Checkout the project and compile your own full jar (all dependencies included):
git clone git@github.com:soulgalore/crawler.git
or add it to Maven, if you want to include the crawler in your project:
<dependency> <groupId>com.soulgalore</groupId> <artifactId>crawler</artifactId> <version>1.5.11</version> </dependency>
Running from the jar, fetching two levels depth and only fetch urls that contains "/tagg/"

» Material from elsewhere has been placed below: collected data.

<file path="src/rtl/rx_pipe_pkg.sv">
package rx_pipe_pkg;
    localparam int BANK_SLOTS = 2;

    typedef enum logic [1:0] {
        RA_STATUS = 2'd0,
        RA_CTRL   = 2'd1,
        RA_COUNT  = 2'd2,
        RA_DATA   = 2'd3
    } reg_addr_e;

    localparam int ST_RXIN  = 0;
    localparam int ST_OWN   = 1;
    localparam int ST_ERR   = 2;
    localparam int ST_BANK  = 3;

    localparam int CT_RXIE  = 0;
    localparam int CT_ERRIE = 1;
    localparam int CT_ISO   = 2;
endpackage

</file>
<file path="src/rtl/rx_bank_mem.sv">
module rx_bank_mem #(
    parameter int NUM_BANKS = 2,
    parameter int DEPTH     = 16,
    parameter int DW        = 8,
    parameter int IDX_W     = 4
) (
    input  logic             clk,
    input  logic             we,
    input  logic             wbank,
    input  logic [IDX_W-1:0] widx,
    input  logic [DW-1:0]    wdata,
    input  logic             rbank,
    input  logic [IDX_W-1:0] ridx,
    output logic [DW-1:0]    rdata
);
    logic [DW-1:0] bank_rd [NUM_BANKS];

    for (genvar b = 0; b < NUM_BANKS; b++) begin : g_bank
        logic [DW-1:0] store [DEPTH];
        always_ff @(posedge clk) begin
            if (we && (wbank == 1'(b))) store[widx] <= wdata;
        end
        assign bank_rd[b] = store[ridx];
    end

    always_comb begin
        if ((NUM_BANKS > 1) && rbank) rdata = bank_rd[NUM_BANKS-1];
        else                          rdata = bank_rd[0];
    end
endmodule

</file>
<file path="src/rtl/rx_fill_ctrl.sv">
module rx_fill_ctrl
    import rx_pipe_pkg::*;
#(
    parameter int NUM_BANKS = 2,
    parameter int DEPTH     = 16,
    parameter int IDX_W     = 4,
    parameter int CNT_W     = 5
) (
    input  logic                               clk,
    input  logic                               rst_n,
    input  logic                               wr_valid,
    input  logic                               pkt_end,
    input  logic                               rel_en,
    input  logic                               rel_bank,
    output logic                               mem_we,
    output logic [IDX_W-1:0]                   mem_idx,
    output logic                               fill_bank,
    output logic [BANK_SLOTS-1:0]              full_o,
    output logic [BANK_SLOTS-1:0][CNT_W-1:0]   cnt_o,
    output logic                               done_o,
    output logic                               no_bank_o
);
    localparam logic MULTI = (NUM_BANKS > 1);

    typedef struct packed {
        logic                             ptr;
        logic [CNT_W-1:0]                 wcnt;
        logic [BANK_SLOTS-1:0]            full;
        logic [BANK_SLOTS-1:0][CNT_W-1:0] cnt;
    } fill_t;

    fill_t s_d, s_q;
    logic cur_full_d;
    logic room_d;
    logic [CNT_W-1:0] len_d;

    always_comb begin
        s_d        = s_q;
        cur_full_d = s_q.full[s_q.ptr];
        room_d     = (s_q.wcnt < CNT_W'(DEPTH));
        mem_we     = wr_valid && !cur_full_d && room_d;
        done_o     = pkt_end && !cur_full_d;
        len_d      = s_q.wcnt + (mem_we ? CNT_W'(1) : CNT_W'(0));
        if (mem_we) s_d.wcnt = len_d;
        if (rel_en) s_d.full[rel_bank] = 1'b0;
        if (done_o) begin
            s_d.full[s_q.ptr] = 1'b1;
            s_d.cnt[s_q.ptr]  = len_d;
            s_d.wcnt          = '0;
            s_d.ptr           = MULTI ? ~s_q.ptr : 1'b0;
        end
    end

    always_ff @(posedge clk) begin
        if (!rst_n) s_q <= '0;
        else        s_q <= s_d;
    end

    assign mem_idx   = s_q.wcnt[IDX_W-1:0];
    assign fill_bank = s_q.ptr;
    assign full_o    = s_q.full;
    assign cnt_o     = s_q.cnt;
    assign no_bank_o = cur_full_d;


    count_limit_chk: assert property (@(posedge clk) disable iff (!rst_n)
        s_q.wcnt <= CNT_W'(DEPTH));


    fill_ptr_move_chk: assert property (@(posedge clk) disable iff (!rst_n)
        !$stable(s_q.ptr) |-> $past(done_o));

    for (genvar b = 0; b < BANK_SLOTS; b++) begin : g_hold

        bank_hold_chk: assert property (@(posedge clk) disable iff (!rst_n)
            (s_q.full[b] && !(rel_en && (rel_bank == 1'(b)))) |=> s_q.full[b]);
    end
endmodule

</file>
<file path="src/rtl/rx_cpu_ctrl.sv">
module rx_cpu_ctrl
    import rx_pipe_pkg::*;
#(
    parameter int NUM_BANKS = 2,
    parameter int DW        = 8,
    parameter int IDX_W     = 4,
    parameter int CNT_W     = 5
) (
    input  logic                  clk,
    input  logic                  rst_n,
    input  logic                  cpu_wr,
    input  logic                  cpu_rd,
    input  logic [1:0]            cpu_addr,
    input  logic [DW-1:0]         cpu_wdata,
    input  logic [BANK_SLOTS-1:0] full_q,
    input  logic                  done,
    input  logic                  done_bank,
    input  logic                  done_err,
    input  logic [CNT_W-1:0]      cnt_cur,
    input  logic [DW-1:0]         mem_rdata,
    output logic [DW-1:0]         cpu_rdata,
    output logic                  rx_irq,
    output logic                  err_irq,
    output logic                  rel_o,
    output logic                  bank_o,
    output logic [IDX_W-1:0]      ridx_o
);
    localparam logic MULTI = (NUM_BANKS > 1);

    typedef struct packed {
        logic             ptr;
        logic [IDX_W-1:0] ridx;
        logic             rxin;
        logic             own;
        logic             err;
        logic             rx_ie;
        logic             err_ie;
        logic             iso;
    } cpu_t;

    cpu_t s_d, s_q;
    reg_addr_e addr;
    logic wr_stat, wr_ctrl, pop, rel, hit, nxt, nxt_full;
    logic unused_wbits;

    assign unused_wbits = ^cpu_wdata;

    always_comb begin
        s_d      = s_q;
        addr     = reg_addr_e'(cpu_addr);
        wr_stat  = cpu_wr && (addr == RA_STATUS);
        wr_ctrl  = cpu_wr && (addr == RA_CTRL);
        pop      = cpu_rd && (addr == RA_DATA);
        rel      = wr_stat && !cpu_wdata[ST_OWN] && s_q.own;
        hit      = done && (done_bank == s_q.ptr);
        nxt      = MULTI ? ~s_q.ptr : 1'b0;
        nxt_full = ((nxt != s_q.ptr) && full_q[nxt]) || (done && (done_bank == nxt));
        if (rel) begin
            s_d.ptr  = nxt;
            s_d.ridx = '0;
            s_d.own  = nxt_full;
            s_d.rxin = nxt_full;
        end else begin
            if (wr_stat && !cpu_wdata[ST_RXIN]) s_d.rxin = 1'b0;
            if (hit) begin
                s_d.rxin = 1'b1;
                s_d.own  = 1'b1;
            end
            if (pop) s_d.ridx = s_q.ridx + IDX_W'(1);
        end
        if (wr_stat && !cpu_wdata[ST_ERR]) s_d.err = 1'b0;
        if (done && done_err && s_q.iso)   s_d.err = 1'b1;
        if (wr_ctrl) begin
            s_d.rx_ie  = cpu_wdata[CT_RXIE];
            s_d.err_ie = cpu_wdata[CT_ERRIE];
            s_d.iso    = cpu_wdata[CT_ISO];
        end
    end

    always_ff @(posedge clk) begin
        if (!rst_n) s_q <= '0;
        else        s_q <= s_d;
    end

    always_comb begin
        unique case (addr)
            RA_STATUS: cpu_rdata = DW'({s_q.ptr, s_q.err, s_q.own, s_q.rxin});
            RA_CTRL:   cpu_rdata = DW'({s_q.iso, s_q.err_ie, s_q.rx_ie});
            RA_COUNT:  cpu_rdata = DW'(cnt_cur);
            default:   cpu_rdata = mem_rdata;
        endcase
    end

    assign rx_irq  = s_q.rxin && s_q.rx_ie;
    assign err_irq = s_q.err && s_q.err_ie;
    assign rel_o   = rel;
    assign bank_o  = s_q.ptr;
    assign ridx_o  = s_q.ridx;


    own_rise_chk: assert property (@(posedge clk) disable iff (!rst_n)
        $rose(s_q.own) |-> $past(hit || rel));


    rxin_rise_chk: assert property (@(posedge clk) disable iff (!rst_n)
        $rose(s_q.rxin) |-> $past(hit || rel));


    read_restart_chk: assert property (@(posedge clk) disable iff (!rst_n)
        rel |=> (s_q.ridx == '0) && (s_q.rxin == s_q.own));


    single_bank_chk: assert property (@(posedge clk) disable iff (!rst_n)
        !MULTI |-> !s_q.ptr);
endmodule

</file>
<file path="src/rtl/rx_pipe_buf.sv">
module rx_pipe_buf
    import rx_pipe_pkg::*;
#(
    parameter int NUM_BANKS  = 2,
    parameter int BANK_BYTES = 16,
    parameter int DATA_W     = 8
) (
    input  logic              clk,
    input  logic              rst_n,
    input  logic              bus_wr_valid,
    input  logic [DATA_W-1:0] bus_wr_data,
    input  logic              bus_pkt_end,
    input  logic              bus_crc_err,
    output logic              bus_no_bank,
    input  logic              cpu_wr,
    input  logic              cpu_rd,
    input  logic [1:0]        cpu_addr,
    input  logic [DATA_W-1:0] cpu_wdata,
    output logic [DATA_W-1:0] cpu_rdata,
    output logic              rx_irq,
    output logic              err_irq
);
    localparam int IDX_W = $clog2(BANK_BYTES);
    localparam int CNT_W = $clog2(BANK_BYTES + 1);

    logic                             mem_we, fill_bank, done, rel, cpu_bank;
    logic [IDX_W-1:0]                 mem_idx, ridx;
    logic [BANK_SLOTS-1:0]            full;
    logic [BANK_SLOTS-1:0][CNT_W-1:0] cnt;
    logic [DATA_W-1:0]                mem_rdata;

    rx_fill_ctrl #(.NUM_BANKS(NUM_BANKS), .DEPTH(BANK_BYTES), .IDX_W(IDX_W), .CNT_W(CNT_W)) u_fill (
        .clk(clk), .rst_n(rst_n), .wr_valid(bus_wr_valid), .pkt_end(bus_pkt_end),
        .rel_en(rel), .rel_bank(cpu_bank), .mem_we(mem_we), .mem_idx(mem_idx),
        .fill_bank(fill_bank), .full_o(full), .cnt_o(cnt), .done_o(done),
        .no_bank_o(bus_no_bank)
    );

    rx_bank_mem #(.NUM_BANKS(NUM_BANKS), .DEPTH(BANK_BYTES), .DW(DATA_W), .IDX_W(IDX_W)) u_mem (
        .clk(clk), .we(mem_we), .wbank(fill_bank), .widx(mem_idx), .wdata(bus_wr_data),
        .rbank(cpu_bank), .ridx(ridx), .rdata(mem_rdata)
    );

    rx_cpu_ctrl #(.NUM_BANKS(NUM_BANKS), .DW(DATA_W), .IDX_W(IDX_W), .CNT_W(CNT_W)) u_cpu (
        .clk(clk), .rst_n(rst_n), .cpu_wr(cpu_wr), .cpu_rd(cpu_rd), .cpu_addr(cpu_addr),
        .cpu_wdata(cpu_wdata), .full_q(full), .done(done), .done_bank(fill_bank),
        .done_err(bus_crc_err), .cnt_cur(cnt[cpu_bank]), .mem_rdata(mem_rdata),
        .cpu_rdata(cpu_rdata), .rx_irq(rx_irq), .err_irq(err_irq), .rel_o(rel),
        .bank_o(cpu_bank), .ridx_o(ridx)
    );
endmodule

</file>
<file path="config.mk">
export PLATFORM = sky130hd
export DESIGN_NAME = rx_pipe_buf
export DESIGN_NICKNAME = d
export VERILOG_FILES = /design/src/rtl/rx_pipe_pkg.sv /design/src/rtl/rx_bank_mem.sv /design/src/rtl/rx_fill_ctrl.sv /design/src/rtl/rx_cpu_ctrl.sv /design/src/rtl/rx_pipe_buf.sv
export SDC_FILE = /design/constraint.sdc
export NUM_CORES = 1
export LEC_CHECK = 0
export CAP_MARGIN = 25
export CORE_MARGIN = 4
export CORE_UTILIZATION = 60
export DETAILED_ROUTE_END_ITERATION = 10
export PLACE_DENSITY_LB_ADDON = 0.12
export SYNTH_ARGS = -nofsm -noshare
export SYNTH_HDL_FRONTEND = slang
export SYNTH_HIERARCHICAL = 1
export SYNTH_SLANG_ARGS = --single-unit
</file>
<file path="constraint.sdc">
create_clock -name clk -period 10.8 [get_ports clk]
set_input_delay 2.7 -clock clk [delete_from_list [all_inputs] [get_ports clk]]
set_output_delay 2.7 -clock clk [all_outputs]
set_load 0.1 [all_outputs]
</file>
==> impl_metrics.ini <==
[clock_network]
cts_resized = 0
postCtsSetupBuffers = 0
path_clk_slew_ns = 0.06
clock_sinks = 285
cts_buffers = 28
clk_path_buf_depth = 3
cts_tree = yes
cts-hold-fix-buffers = 0
clockRootBuffer = clkbuf_16
clkLatencyLatePin_ns = 0.53
h-tree-depth = 1

[worst_setup_path]
path_cells = clkdlybuf4s50_1 > mux4_2 > clkdlybuf4s50_1
crit_type = in2out
crit_path_end_kind = output pin
crit_path_frequent_cell = clkdlybuf4s50_1
cp_slowest_cell = clkdlybuf4s50_1
cp_top_family = buffers and inverters
cp.buffers_inverters = 2
path_max_fanout = 13
cpPeakStageDelay_ns = 0.98
critPathLaunchType = input port
cp.arrival_ns = 5.04
required_ns = 8.10

[synthesis]
synth_adder_area_share_pct = 0.327
avgSynthCellArea_um2 = 19.6
synth-seq-cells = 285
synth_edf_count = 256
synth_compound_gate_area_share_pct = 1.92
syn_inst = 587
ys_seq_area_share_pct = 71.9
syn_nets = 615
synth_mux_area_share_pct = 18.5
async_flop_share_pct = 0
synth_top_family_by_area = multiplexers
synth-simple-area-share_pct = 4.26
synth_ff_type = edfxtp_1
ys.warnings.count = 6
synthXorXnorAreaFrac_pct = 0.457
synthDistinctLibCells = 41
syn_area_um2 = 11500

[pwr]
leakagePower_nw = 4.00
peakVddDrop_v = 0.000141
power.density_nw_per_um2 = 175

[grt]
grt_max_degree = 38
grt_use_total_pct = 21.3
overflow = 0
grt_pass1_vias = 5590
grt_pass1_wl_mm = 34.5
antenna_found_initial = 1

[placement]
portBuffers = 30
place.gp.congestion = 0.861
place_inst = 808
place_hpwl_mm = 14.0
place_ws_ns = 3.05

[floorplanning]
pin_count = 36
start_util_pct = 61.2
die-area_um2 = 21400
die_h_um = 146
fp-row-count = 50
fp.coreArea_um2 = 18800
die_w_um = 146

[finish]
fin_util_pct = 68.4
stdcell_count = 865
diodes = 0
drive_above_1_share_pct = 24.4
area_growth_pct = 11.7
fin_nets = 640

[drt]
drt_iter0_drc = 436
first_pass_iters = 5
vias = 5552
ant_nets = 0
finalWirelength_mm = 22.1
wl_per_cell_um = 25.6
drc = 0
drt-vias-per-instance = 6.42

[timing]
rsz0062_at_grt = false
final-hold-violation-count = 0
relSlewSlack_pct = 34.4
setup_violations = 0
slew_violations = 0
setup_tns_ns = 0
layout_min_cycle_time_ns = 7.74
setup_slack_ns = 3.06
clock_skew_ns = 0.0131
clock.fmax_mhz = 129
final.period_utilization_pct = 71.6
worst_pin_slew_ns = 0.981

[min_path]
hold_path.class = reg2reg

[status]
status = complete, no violations

[run]
max-cap-violations = 0
==> cell type report <==
cell class | instances | area, um^2
Inverter | 3 | 11.3
Clock inverter | 15 | 101
Clock buffer | 34 | 744
Sequential cell | 285 | 8270
Multi-Input combinational cell | 252 | 2930
Tap cell | 234 | 293
Fill cell | 1189 | 5930
Timing Repair Buffer | 42 | 485
==> metrics by stage <==
stage	hold slack, ns	total power [mW]	cell area, um^2
2_1_floorplan	0.455	1.33	11500
3_3_place_gp	0.470	1.37	11800
3_5_place_dp	0.487	1.38	11800
4_1_cts	0.504	2.26	12700
5_1_grt	0.538	2.33	12800
6_report	0.500	2.25	12800
==> cell families after synthesis <==
logic type,Yosys count
AOI/OAI and AO/OA,38
and+or+nand+nor,98
muxes,107
xor gates and xnor gates,6
buffers and inverters,50
DFF,285
adders and majority gates,3
==> worst register-to-register path, stage by stage (launching register included) <==
cell and delay (ns):
dfxtp_1 0.68, mux2i_2 0.40, inv_2 0.14, nor2_1 0.44
nor2b_1 0.33, nand3_1 0.21, nor2_1 0.69
==> report_power, final <==
group,switching [mW],internal [mW]
clock,0.378,0.511
combinational,0.0807,0.0570
sequential,0.0112,1.21
==> registers in the layout (all words and copies together) (netlist names), named ones only <==
name and cells:
u_mem/g_bank.store 256, u_fill/fill_bank 1, u_fill/full_o 2, u_cpu/bank_o 1, u_fill/mem_idx 4, u_cpu/ridx_o 4, u_cpu/s_q 6, u_fill/s_q 1
==> per-layer routing <==
layer	part of all wire (%)	wire length (um)	vias to the layer above	global-route usage [%]
met4	1.6	361	2	4.42
met5	0.059	13	-	0
met3	7.9	1740	34	4.13
li1	-	-	2416	-
met1	43	9570	2899	33.1
met2	47	10400	201	32.3
==> final timing paths <==
kind	start	to	slack, ns	cells after the start
setup reg to reg	u_fill/fill_bank	u_mem/g_bank[0].store[13][1]	7.55	6
hold reg to reg	flop	flop	0.50	1
setup / recovery	cpu_addr[1]	cpu_rdata[0]	3.06	3
hold / removal	flop	flop	0.50	1
==> Yosys cell counts (2+ instances only) <==
| master | n | area, um^2 |
|---|---|---|
| edfxtp_1 | 256 | 7690 |
| mux4_2 | 83 | 1870 |
| nor2_1 | 43 | 161 |
| dfxtp_1 | 29 | 581 |
| buf_4 | 26 | 195 |
| o21ai_0 | 15 | 75.1 |
| a21oi_1 | 14 | 70.1 |
| mux2_2 | 13 | 146 |
| nor2b_1 | 13 | 81.3 |
| clkbuf_1 | 11 | 41.3 |
| nand3_1 | 11 | 55.1 |
| mux2i_1 | 10 | 100 |
| nand2_1 | 7 | 26.3 |
| buf_1 | 6 | 22.5 |
| nand2b_1 | 6 | 37.5 |
| and3_1 | 4 | 25.0 |
| buf_2 | 3 | 15.0 |
| ha_1 | 3 | 37.5 |
| or3_1 | 3 | 18.8 |
| xnor2_1 | 3 | 26.3 |
| xor2_1 | 3 | 26.3 |
| and2_1 | 2 | 12.5 |
| inv_1 | 2 | 7.51 |
| nand3b_1 | 2 | 15.0 |
| nand4_1 | 2 | 12.5 |
| o211a_1 | 2 | 20.0 |
==> cell usage in the layout, fill, tap and decap left out, types with 2 or more instances in the layout <==
master,Yosys,layout
o211a_1,2,2
dfxtp_1,29,27
buf_8,0,5
nand2b_1,6,6
and2_1,2,2
mux4_2,83,83
nor2_1,43,43
mux2_2,13,13
nand3_1,11,11
nand4_1,2,2
o21ai_0,15,15
edfxtp_1,256,256
a21oi_1,14,14
clkbuf_1,11,5
xnor2_1,3,3
clkbuf_16,0,30
clkinv_2,0,7
and3_1,4,4
xor2_1,3,3
nand2_1,7,7
ha_1,3,3
buf_4,26,4
nor2b_1,13,13
clkdlybuf4s50_1,0,30
or3_1,3,3
nand3b_1,2,2
inv_1,2,2
clkinv_1,0,4
buf_16,0,2
mux2i_1,10,10
No activity file was read; power rests on OpenSTA's default activity.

java -jar crawler-1.5.11-full.jar -u http://soulislove.com -l 2 -p /tagg/
Running from the jar, adding base auth
java -jar -Dcom.soulgalore.crawler.auth=soulgalore.com:80:peter:secret crawler-1.5.11-full.jar -u http://soulislove.com
Running from the jar, output urls in csv file
java -cp crawler-1.5.11-full.jar com.soulgalore.crawler.run.CrawlToCsv -u http://soulislove.com
Running from the jar, output urls into two text files: workingurls.txt and nonworkingurls.txt
java -cp crawler-1.5.11-full.jar com.soulgalore.crawler.run.CrawlToFile -u http://soulislove.com -f workingurls.txt -ef nonworkingurls.txt
Running from the jar, verify that assets are ok
java -cp crawler-1.5.11-full.jar com.soulgalore.crawler.run.CrawlAndVerifyAssets -u http://www.peterhedenskog.com
Copyright 2014 Peter Hedenskog
Licensed under the Apache License, Version 2.0 (the "License"); you may not use this file except in compliance with the License. You may obtain a copy of the License at
http://www.apache.org/licenses/LICENSE-2.0
Unless required by applicable law or agreed to in writing, software distributed under the License is distributed on an "AS IS" BASIS, WITHOUT WARRANTIES OR CONDITIONS OF ANY KIND, either express or implied. See the License for the specific language governing permissions and limitations under the License.